For those expecting a day of either hand wringing or high fives among the industry, Friday’s release of the new royalty plan for Alberta’s energy producers instead brought shrugs.

Months of angst over whether Alberta’s NDP government would “modernize” the industry right out of business – so hellbent was the province on updating how it extracts its “fair share” of revenues from the resource sector – have all been for naught. The royalty review is titled, “Alberta At A Crossroads,” and for all intents and purposes, the government is choosing to stick to the road most recently traveled.

Very little will change when the new royalty structure takes effect in 2017. Since day one, the Rachel Notley government has openly lamented the province’s reliance on oil revenues and emphasized diversifying Alberta’s economy instead. And since day one, critics have accused the Notley government of harboring hostility towards the energy sector, and many predicted this review would amount to a ransacking of resource company coffers, spiking the rents on oil producers to enrich a heavily indebted provincial government. Yet, what those critics appeared to overlook is that any hike in royalties would only have left the government more reliant on oil and gas revenues, not less.

Clearly that wasn’t the plan of the Notley government, and today’s review proves that. The province’s overall take under the new regime will remain essentially unchanged for years to come, until average well costs drop significantly, and oil prices and cost-efficiencies increase. A new flat royalty rate of five percent will be extracted from each new oil and gas well until the cumulative revenues from the well equal that year’s average drilling and completion cost allowance. That will incentivize companies to lower their production costs on new wells in an effort to remain under or close to the average, according to the panel report. The existing royalty structure bases its take instead largely on barrel counts from the well, which could be either a blessing or a curse depending on where oil prices are. Existing wells will still be charged under the current royalty system for at least 10 years.

For the oil sands, there will be no change to the existing regime of a one-percent to nine-percent royalty rate for new projects in the pre-payout phase, and 25 to 40 percent for those in the post-payout phase. Encouraging more transparency among big oil sands producers is also a goal of the review, which cites “anecdotal evidence” that “oil sands operators push the boundaries when it comes to costs, and that the province has not enforced the rules with the ‘iron fist’ that Albertans might expect.” It remains unclear how the government will foster a greater relationship of trust among rival oil sands companies, but mandating honest annual cost reporting to the government is one area the review emphasizes.

Premier Notley described Alberta’s energy industry today as in an “existential” crisis, partially caused by high Middle Eastern oil production, but primarily caused by the U.S. “Our big challenges include more than just Saudi Arabia’s desire to flood the market with cheap oil. Our biggest challenge,” Notley said, “is that our largest market is becoming our largest competitor. And that competitor has a lower cost structure that delivers greater net revenues for their public and their industry to share.”

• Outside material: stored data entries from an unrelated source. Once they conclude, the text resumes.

<file path="src/rtl/issue_ctrl.sv">
// In-order issue controller: register scoreboard, mul/div sequencing, fence drain
// and redirect kill. Decides each cycle whether the ID instruction moves to EX.
module issue_ctrl #(
  parameter int MULDIV_CYCLES = 33,
  parameter int CNT_W         = 6
) (
  input  logic        clock,
  input  logic        reset,
  input  logic        id_valid,
  input  logic [4:0]  id_rs1,
  input  logic [4:0]  id_rs2,
  input  logic [4:0]  id_rd,
  input  logic        id_muldiv,
  input  logic        id_fence,
  input  logic        ex_redirect,
  input  logic        wb_valid,
  input  logic [4:0]  wb_rd,
  output logic        issue,
  output logic        stall,
  output logic        kill_id,
  output logic        muldiv_busy,
  output logic        muldiv_done,
  output logic        fence_pulse,
  output logic [31:0] pending
);

  // Handshake: ID offers an instruction with id_valid; issue is the same-cycle
  // accept. stall is asserted exactly when a live (non-killed) offer is not accepted.

  localparam logic [CNT_W-1:0] CNT_LOAD = CNT_W'(MULDIV_CYCLES - 1);

  // The mul/div FSM state is directly observable on muldiv_busy.
  typedef enum logic {
    MD_IDLE = 1'b0,
    MD_BUSY = 1'b1
  } md_state_t;

  md_state_t        state_q, state_d;
  logic [CNT_W-1:0] cnt_q, cnt_d;
  logic [31:0]      pending_q, pending_d;
  logic [31:0]      wb_clr, eff, id_set;
  logic             raw, mdblock, fence_hold, md_start, cnt_zero;

  // Register file is write-first, so the retiring write already resolves hazards.
  assign wb_clr   = wb_valid ? (32'd1 << wb_rd) : 32'd0;
  assign eff      = pending_q & ~wb_clr;
  assign raw      = ((id_rs1 != 5'd0) && eff[id_rs1]) ||
                    ((id_rs2 != 5'd0) && eff[id_rs2]);
  assign cnt_zero = (cnt_q == '0);

  always_comb begin
    muldiv_busy = (state_q == MD_BUSY);
    muldiv_done = muldiv_busy && cnt_zero;
    mdblock     = muldiv_busy && !muldiv_done;
    fence_hold  = id_fence && ((eff != 32'd0) || mdblock);
    kill_id     = ex_redirect;
    issue       = id_valid && !kill_id && !raw && !mdblock && !fence_hold;
    stall       = id_valid && !kill_id && !issue;
    fence_pulse = issue && id_fence;
    md_start    = issue && id_muldiv;
    pending     = pending_q;
  end

  always_comb begin
    state_d = state_q;
    cnt_d   = cnt_q;
    case (state_q)
      MD_IDLE: begin
        if (md_start) begin
          state_d = MD_BUSY;
          cnt_d   = CNT_LOAD;
        end
      end
      MD_BUSY: begin
        if (cnt_zero) begin
          // Back-to-back mul/div may issue in the done cycle and reloads.
          if (md_start) begin
            state_d = MD_BUSY;
            cnt_d   = CNT_LOAD;
          end else begin
            state_d = MD_IDLE;
            cnt_d   = '0;
          end
        end else begin
          cnt_d = cnt_q - 1'b1;
        end
      end
      default: begin
        state_d = MD_IDLE;
        cnt_d   = '0;
      end
    endcase
  end

  // Set after clear so a same-register issue keeps its bit; x0 never tracked.
  assign id_set    = (issue && (id_rd != 5'd0)) ? (32'd1 << id_rd) : 32'd0;
  assign pending_d = (eff | id_set) & 32'hFFFF_FFFE;

  always_ff @(posedge clock or posedge reset) begin
    if (reset) begin
      state_q   <= MD_IDLE;
      cnt_q     <= '0;
      pending_q <= '0;
    end else begin
      state_q   <= state_d;
      cnt_q     <= cnt_d;
      pending_q <= pending_d;
    end
  end

endmodule

</file>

This review won’t do much to lower overhead costs for Alberta’s producers – most were already laser-focused on doing that anyway. The most important takeaway for the industry is that this is a stable regime, if not really a different regime. The most important thing for the Alberta NDP government is that, while this is may not be a different regime, it is at least theirregime. For everyone else, the most important thing about this review is that it’s over.